The mechanism of deaths from carisoprodol overdose is not known in detail. Despite genetic polymorphism [33] and possible saturation of enzymes after ingestion of large doses [11], the ratio between carisoprodol and meprobamate in group A, especially group A1, in the present study indicated relatively recent ingestion of carisoprodol [1, 32, 33] compared to group A3 and the reference groups B and C. This may indicate two situations. Firstly, it would seem that the deaths cannot be attributed to the effects of meprobamate alone, as the concentrations of meprobamate differ less than carisoprodol between the intoxications and the reference groups. Secondly, a death from the barbiturate-like meprobamate would be expected to be more protracted, although it seems that carisoprodol has a mechanism that leads to a more sudden death. Previous studies have reported symptoms after carisoprodol intoxication resembling those of the serotonin syndrome unlike the CNS-depressing symptoms produced by meprobamate [1114]. In theory, the combination of carisoprodol and SSRIs could be especially dangerous, and the frequent finding of SSRIs (n=22) in the present study, as well as the tendency of lower concentrations of carisoprodol in these cases, might strengthen this assumption.

This study confirmed carisoprodol as an agent that is often used in combination with other drugs. Previous studies of fatal carisoprodol intoxications have also reported frequent detection of additional drugs [17, 21]. A large degree of polydrug abuse is also reported from fatal intoxications with other drugs, where an average of 2.4–3.5 drugs are found [35, 36], as well as studies of drugged drivers showing an average number of 2.6 additional drugs [37].

Our material had a clear overrepresentation of women, with 56% in group A. Among all autopsy cases sent to the Division of Forensic Toxicology and Drug Abuse during 2004, only 27% were women.
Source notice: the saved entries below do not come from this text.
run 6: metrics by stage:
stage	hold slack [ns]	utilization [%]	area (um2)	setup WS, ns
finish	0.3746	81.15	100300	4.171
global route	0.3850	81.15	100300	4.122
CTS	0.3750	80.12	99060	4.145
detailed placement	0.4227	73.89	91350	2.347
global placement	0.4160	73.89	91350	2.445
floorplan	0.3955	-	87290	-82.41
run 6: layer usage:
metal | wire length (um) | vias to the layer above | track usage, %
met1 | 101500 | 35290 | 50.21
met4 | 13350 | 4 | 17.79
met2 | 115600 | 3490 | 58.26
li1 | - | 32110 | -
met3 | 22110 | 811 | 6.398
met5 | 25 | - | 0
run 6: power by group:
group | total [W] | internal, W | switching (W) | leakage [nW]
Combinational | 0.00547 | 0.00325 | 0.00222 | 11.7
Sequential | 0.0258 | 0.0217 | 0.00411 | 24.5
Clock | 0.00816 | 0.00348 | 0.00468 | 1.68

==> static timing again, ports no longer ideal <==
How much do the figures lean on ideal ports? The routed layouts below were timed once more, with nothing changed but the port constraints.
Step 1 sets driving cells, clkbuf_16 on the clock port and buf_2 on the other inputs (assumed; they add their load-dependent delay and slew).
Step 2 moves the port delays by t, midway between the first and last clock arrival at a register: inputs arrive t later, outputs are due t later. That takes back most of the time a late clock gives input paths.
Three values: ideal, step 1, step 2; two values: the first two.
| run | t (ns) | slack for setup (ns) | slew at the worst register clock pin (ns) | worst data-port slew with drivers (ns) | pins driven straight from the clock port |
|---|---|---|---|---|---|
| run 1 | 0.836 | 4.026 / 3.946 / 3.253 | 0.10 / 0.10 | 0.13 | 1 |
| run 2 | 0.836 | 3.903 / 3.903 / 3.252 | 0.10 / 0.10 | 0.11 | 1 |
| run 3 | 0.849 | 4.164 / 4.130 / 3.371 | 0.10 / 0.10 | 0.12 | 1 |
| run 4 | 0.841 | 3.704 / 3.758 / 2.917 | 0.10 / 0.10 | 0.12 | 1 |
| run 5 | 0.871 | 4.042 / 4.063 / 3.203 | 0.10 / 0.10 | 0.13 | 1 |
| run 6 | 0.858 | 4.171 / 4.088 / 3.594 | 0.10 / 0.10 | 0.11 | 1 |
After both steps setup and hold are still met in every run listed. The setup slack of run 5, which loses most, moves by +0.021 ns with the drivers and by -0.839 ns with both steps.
From an optimization exercise on the open Yosys and OpenROAD flow, aimed at small area, a short achievable clock period and few clock cycles per item; shortcuts taken in it are not production practice.
At most, simulation tests tie the RTL to the original design; equivalence was not proved.
Power and IR drop assume default switching activity.

==> flow/design.v (excerpt) <==
module signed_int32_divider (
    input  logic        i_clk,
    input  logic        i_rst_n,
    input  logic        i_req_valid,
    output logic        o_req_ready,
    input  logic [31:0] i_req_numerator,
    input  logic [31:0] i_req_denominator,
    output logic        o_rsp_valid,
    input  logic        i_rsp_ready,
    output logic [31:0] o_rsp_quotient,
    output logic [1:0]  o_rsp_status
);
==> flow/config.mk <==
export PLATFORM = sky130hd
export DESIGN_NAME = signed_int32_divider
export DESIGN_NICKNAME = signed_int32_divider
export VERILOG_FILES = /design/flow/design.v
export SDC_FILE = /design/flow/constraint.sdc
export NUM_CORES = 4
export LEC_CHECK = 0
export ABC_AREA = 1
export CAP_MARGIN = 20
export CORE_MARGIN = 2
export CORE_UTILIZATION = 60
export CTS_CLUSTER_DIAMETER = 80
export CTS_CLUSTER_SIZE = 30
export SETUP_SLACK_MARGIN = 1.8
export SLEW_MARGIN = 20
==> flow/constraint.sdc <==
create_clock -name core_clock -period 4.4 [get_ports {i_clk}]
set_input_delay 0.8800 -clock core_clock [delete_from_list [all_inputs] [get_ports {i_clk}]]
set_output_delay 0.8800 -clock core_clock [all_outputs]
set_load 0.01 [all_outputs]
run.sh (not shown) runs the stock make flow with config.mk's settings and CLKGATE_MAP_FILE= SYNTH_SCRIPT=/design/flow/synth_recipe.tcl, a recipe that flattens the netlist after the stock synthesis.
The first run finished with max-capacitance violations, max-slew violations left.
Testbench counts at the start, summed over its fixed seeds: cycles 9,872, items 9,600.
Edit:
Settings changed: CTS_CLUSTER_DIAMETER 80 to not set, CTS_CLUSTER_SIZE 30 to not set.
Outcome:
- This time the run ran to the end with no violations
- core utilization is higher by 3.3 points
- die area is unchanged
- register-to-register slack improved by 0.07 ns
- hold slack got worse by 0.055 ns
- routed wire length is higher by a few percent
- total power is higher by about a fifth
- cell count is higher by a few percent
Context: an optimization exercise on an open-source flow, tuned for small area, a short achievable clock period and few clock cycles per item. The choices shown serve that exercise and are no tape-out recipe.
Only simulation tests tie the RTL to the original design; equivalence was not proved.
No activity file was given, so power comes from the tool's default toggle rates.

== run 1 ==
// exec_cluster
module exec_cluster (
  input  logic        clk,
  input  logic        rst_n,
  input  logic        in_valid,
  input  logic [6:0]  in_funct7,
  input  logic [2:0]  in_funct3,
  input  logic [31:0] in_a,
  input  logic [31:0] in_b,
  output logic        in_credit,
  input  logic        out_credit,
  output logic        out_valid,
  output logic [3:0]  out_tag,
  output logic [31:0] out_value
);
  logic        ir_v;
  logic        ir_md;
  logic [2:0]  ir_f3;
  logic [31:0] ir_a;
  logic [31:0] ir_b;
  logic        ir_sub, ir_left, ir_arith;
  logic        ir_add, ir_sh, ir_slt, ir_sltu, ir_xor, ir_or, ir_and;
  logic        d_md, d_alt;
  assign d_md  = (in_funct7 == 7'b0000001);
  assign d_alt = (in_funct7 == 7'b0100000);
  always_ff @(posedge clk) begin
    if (!rst_n) ir_v <= 1'b0;
    else        ir_v <= in_valid;
  end
  always_ff @(posedge clk) begin
    ir_md    <= d_md;
    ir_f3    <= in_funct3;
    ir_a     <= in_a;
    ir_b     <= in_b;
    ir_sub   <= (in_funct3 == 3'd0) ? d_alt : 1'b1;
    ir_left  <= (in_funct3 == 3'd1);
    ir_arith <= d_alt && (in_funct3 == 3'd5);
    ir_add   <= !d_md && (in_funct3 == 3'd0);
    ir_sh    <= !d_md && (in_funct3 == 3'd1 || in_funct3 == 3'd5);
    ir_slt   <= !d_md && (in_funct3 == 3'd2);
    ir_sltu  <= !d_md && (in_funct3 == 3'd3);
    ir_xor   <= !d_md && (in_funct3 == 3'd4);
    ir_or    <= !d_md && (in_funct3 == 3'd6);
    ir_and   <= !d_md && (in_funct3 == 3'd7);
  end
  logic [31:0] s_lo [4];    
  logic [31:0] s_hi [4];    
  logic [2:0]  s_op [4];    
  logic [3:0]  s_done;
  logic [3:0]  s_wait;      
  logic [1:0]  wr_ptr;
  ...
==> flow/config.mk <==
export PLATFORM = sky130hd
export DESIGN_NAME = exec_cluster
export DESIGN_NICKNAME = exec_cluster
export VERILOG_FILES = /design/flow/design.v
export SDC_FILE = /design/flow/constraint.sdc
export NUM_CORES = 4
export LEC_CHECK = 0
export CAP_MARGIN = 20
export CORE_MARGIN = 2
export CORE_UTILIZATION = 60
export PLACE_DENSITY = 0.75
export SETUP_SLACK_MARGIN = 3.0
export SLEW_MARGIN = 20
==> flow/constraint.sdc <==
create_clock -name core_clock -period 8.0 [get_ports {clk}]
set_input_delay 1.6000 -clock core_clock [delete_from_list [all_inputs] [get_ports {clk}]]
set_output_delay 1.6000 -clock core_clock [all_outputs]
set_load 0.01 [all_outputs]
run.sh (not shown) runs the stock make flow with config.mk's settings and CLKGATE_MAP_FILE= SYNTH_SCRIPT=/design/flow/synth_recipe.tcl, a recipe that flattens the netlist after the stock synthesis.
Every stage of the flow completed for run 1, and the final layout passed the timing, DRC and antenna checks.
Testbench counts of run 1, summed over its fixed seeds: cycles 7,612, items 4,800.
Context: an optimization exercise on an open-source flow, tuned for small area and a short achievable clock period. The choices shown serve that exercise and are no tape-out recipe. RTL that was checked went through simulation tests only; none was proved equivalent to the original. No activity file was given, so power comes from the tool's default toggle rates.

run 5:
Design exec_core, start of the top module:
module exec_core (
	input  logic                            clk,
	input  logic                            rst_n,
	input  logic                            instr_valid,
	input  logic [exec_pkg::data_w-1:0]     instr,
	input  logic                            dump_start,
	output logic                            busy,
	output logic                            illegal,	 
	output logic                            dump_valid,
	output logic [exec_pkg::reg_addr_w-1:0] dump_addr,
	output logic [exec_pkg::data_w-1:0]     dump_data
);
	exec_pkg::ctrl_t                 ctrl;
	logic [exec_pkg::data_w-1:0]     alu_result;
	logic                            dump_last;
	logic                            opa_en;
	logic                            opa_fix;
	logic                            fwd_dump;
	logic                            fwd_rd;
	logic [exec_pkg::data_w-1:0]     res_q;	 
	logic                            sub_i;
	logic                            dump_first;
	logic                            imm_en;
	logic [exec_pkg::data_w-1:0]     imm_ext;
	logic [exec_pkg::num_regs-1:1]   rf_rd_sel;
	logic [exec_pkg::data_w-1:0]     rf_rd_data;
	logic [exec_pkg::data_w-1:0]     rd_or;
	logic                            rf_wr_en;
	logic [exec_pkg::reg_addr_w-1:0] rf_wr_addr;
	logic [exec_pkg::data_w-1:0]     opa;
	logic [exec_pkg::data_w-1:0]     opb;
	logic [exec_pkg::data_w-1:0]     dump_word;
	exec_ctrl u_ctrl (
		.clk            (clk),
		.rst_n          (rst_n),
		.instr_valid    (instr_valid),
  ...
For scale: roughly 3400 cells after synthesis, about 76 I/O pins, about 0.050 mm^2 of cells after synthesis.
clock: 9.0 ns
lec_check: 0
cap_margin: 10
core_margin: 2
core_utilization: 45
slew_margin: 10
standard.sh (not shown) runs the stock make flow with config.mk's settings and CLKGATE_MAP_FILE= SYNTH_SCRIPT=/design/flow/synth_recipe.tcl, a recipe that flattens the netlist after the stock synthesis.
==> flow/flow/run.sh <==
#!/bin/bash
set -euo pipefail
export SETUP_SLACK_MARGIN=6.0
bash standard.sh > standard.log 2>&1
diff inputs: run 5 => run 1
--- a/flow/design.v
+++ b/flow/design.v
@@ -172,15 +172,14 @@
 	logic                            we_i;	 
 	logic                            wr_q;	 
 	logic                            wr3_q;	 
 	logic [exec_pkg::reg_addr_w-1:0] dest3_q;
 	logic                            fixa_q;	 
 	logic                            fixw_q;	 
 	logic                            fwdd_q;	 
-	logic                            fwdw_q;	 
 	logic                            fwd3_q;	 
 	logic [exec_pkg::num_regs-1:1]   rsel_q;	 
 	logic [exec_pkg::num_regs-1:1]   rsel_nxt;
 	logic                            fixa_nxt;
 	logic                            fwdd_nxt;
 	logic                            fwd3_nxt;
 	logic                            dump_go;
@@ -320,28 +319,26 @@
 	end
 	always_ff @(posedge clk) begin
 		if (!rst_n) begin
 			rsel_q <= '0;
 			fixa_q <= 1'b0;
 			fixw_q <= 1'b0;
 			fwdd_q <= 1'b0;
-			fwdw_q <= 1'b0;
 			fwd3_q <= 1'b0;
 		end else begin
 			rsel_q <= rsel_nxt;
 			fixa_q <= fixa_nxt;
 			fixw_q <= fixa_q;
 			fwdd_q <= fwdd_nxt;
-			fwdw_q <= fwdd_q;
 			fwd3_q <= fwd3_nxt;
 		end
 	end
 	assign rf_rd_sel = rsel_q;
 	assign fwd_rd    = fwd3_q;
-	assign fwd_dump  = fwdw_q;
+	assign fwd_dump  = fwdd_q;
 	assign opa_fix   = fixw_q;
 	assign opa_en  = !post_q || fixw_q;	 
 	assign sub_i   = ctrl_q.sub;	 
 	assign imm_en  = post_q && !rtype_q;
 	assign imm_ext = {{16{sext_q & imm_q[15]}}, imm_q};
 	assign rf_wr_en   = wr3_q;
 	assign rf_wr_addr = dest3_q;
@@ -425,19 +422,21 @@
 		.wr_addr (rf_wr_addr),
 		.wr_data (res_q & {exec_pkg::data_w{rst_n}})	 
 	);
 	assign rd_or = (imm_ext & {exec_pkg::data_w{imm_en}}) |
 		(res_q & {exec_pkg::data_w{fwd_rd}});
 	always_ff @(posedge clk) begin
 		if (opa_en) opa <= opa_fix ? res_q : rf_rd_data;
-		dump_word <= dump_first ? '0 : rf_rd_data;	 
+		if (dump_first)    dump_word <= '0;	 
+		else if (fwd_dump) dump_word <= alu_result;
+		else               dump_word <= rf_rd_data;
 		opb   <= rf_rd_data ^ {exec_pkg::data_w{sub_i}};	 
 		res_q <= alu_result;
 	end
 	alu_unit u_alu (
 		.c      (ctrl),
 		.a      (opa),
 		.b      (opb),
 		.result (alu_result)
 	);
-	assign dump_data = fwd_dump ? res_q : dump_word;
+	assign dump_data = dump_word;
 endmodule
### Flow results
[diff] clock period minus final worst setup slack, run 1 relative to run 5: improvement
Run 1 vs. run 5: average wire length per cell after detail routing went down by 1.9%.
Relative to run 5, share of synthesized area spent on multiplexers has decreased by 0.39 points in run 1.
Against run 5, run 1 comes in 14% higher on highest achievable clock rate.
Run 5 → run 1: post-route total power did not really move; clock network power share went up.
Share of the clock period used by the worst path | run 1 below run 5
Compared run 1 against run 5; starting utilization of the core area within noise.
For switching portion of total power, run 1 and run 5 come out practically identical.
Looking at run 5 and run 1, the post-route worst hold slack is a wash.
Non-clock buffer count of run 1 falls short of that of run 5 by a few percent.
Global-route wire length before repair went down slightly going from run 5 to run 1.
For run 5, only the layout was checked, not whether the RTL still works.


exec_core, a different RTL version from the one above (not shown whole).
Size: roughly 3100 cells after synthesis, ~1200 flip-flops, roughly 76 I/O pins, ~47000 um2 of cells after synthesis.
==> module alu_unit, before the edit <==
module alu_unit (
	input  exec_pkg::ctrl_t               c,
	input  logic                          en,	 
	input  logic [exec_pkg::data_w-1:0]   a,	 
	input  logic [exec_pkg::data_w-1:0]   b,	 
	output logic [exec_pkg::data_w-1:0]   result
);
	localparam int n = exec_pkg::data_w;
	logic [n-1:0] p;
	logic [n-1:0] g;
	logic [n-1:0] gp;	 
	logic [n-1:0] pp;	 
	logic [n-1:0] sum;
	logic [n-1:0] rot;
	logic [n-1:0] mask;
	logic         lt;
	assign p  = a ^ b;
	assign g  = a & b;
	always_comb begin
		gp = g;
		pp = p;
		gp[0] = g[0] | (p[0] & c.sub);	 
		for (int k = 0; k < 5; k++) begin
			for (int i = 0; i < n; i++) begin
				if (i & (1 << k)) begin
					gp[i] = gp[i] | (pp[i] & gp[((i >> k) << k) - 1]);
					pp[i] = pp[i] & pp[((i >> k) << k) - 1];
				end
			end
		end
	end
	assign sum = p ^ {gp[n-2:0], c.sub};	 
	assign lt  = (a[n-1] ^ b[n-1]) ? sum[n-1] : a[n-1];
	always_comb begin
		rot = b;
		for (int k = 0; k < 5; k++) begin
			if (c.ramt[k]) rot = (rot << (1 << k)) | (rot >> (n - (1 << k)));
		end
	end
	always_comb begin
		for (int i = 0; i < n; i++) begin
			mask[i] = c.left ? (i >= c.ramt) : (c.ramt == '0 || i < c.ramt);
		end
	end
	always_comb begin
		result = '0;
		if (en) begin
			if (c.r_sum) result |= sum;
			if (c.r_and) result |= g;
			if (c.r_or)  result |= p | g;
			if (c.r_xor) result |= p;
			if (c.r_slt) result[0] |= lt;
			if (c.r_sh)  result |= rot & mask;
		end
	end
endmodule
This low fraction of women could be due to the reason for forensic autopsies, which are often violent deaths and suicides, where men are represented two to four times more frequently than women [35, 3840]. Group C consisted of 40% women, but, as previously published, female drivers only constituted 10–14% of the drivers suspected of drugged driving [41]. The present study therefore confirmed the position of carisoprodol as a “women’s drug”. This is in accordance with the Drug Abuse Warning Network data, which estimates all intoxications in emergency rooms in the USA. Of all patients admitted to emergency rooms because of carisoprodol intoxications, 72% were women [42].

We calculated a FTI that was higher than for many other drugs, but this was based on all intoxications with carisoprodol and not only the ones where it was the primary agent [43]. This was, however, strictly based on the model of Reith et al. [27] to be able to make comparisons with the previous published data. The FTI between 5.6 and 6.9 deaths/1 million DDD for carisoprodol was higher than their findings for diazepam (5.2), oxazepam (4.9), nitrazepam (2.8) and zopiclon (1.9) but lower than for alprazolam (16.0) and klonazepam (16.1) [27]. This trend is also seen in the Drug Abuse Warning Network data, where carisoprodol was at position 17 of the most frequently mentioned drug in emergency rooms, after alprazolam and clonazepam. Other drugs mentioned more often than carisoprodol were the schedule 1 substances cocaine, cannabis and heroin, as well as paracetamol and ibuprofen [42].

The development of forensic autopsies involving carisoprodol from the period 1992–2003 also increased together with the sales figures for carisoprodol. We only had information about cause of death for the last 4 years, but the majority (65%) of the deaths were intoxications. As the importance of carisoprodol was variable in these cases, carisoprodol could have been a spurious finding in persons who died from intoxication with other drugs. The FTI and the development of forensic autopsies with carisoprodol over time, therefore, do not necessarily indicate a marked toxicity of carisoprodol, but carisoprodol was at least often ingested together with toxic drugs.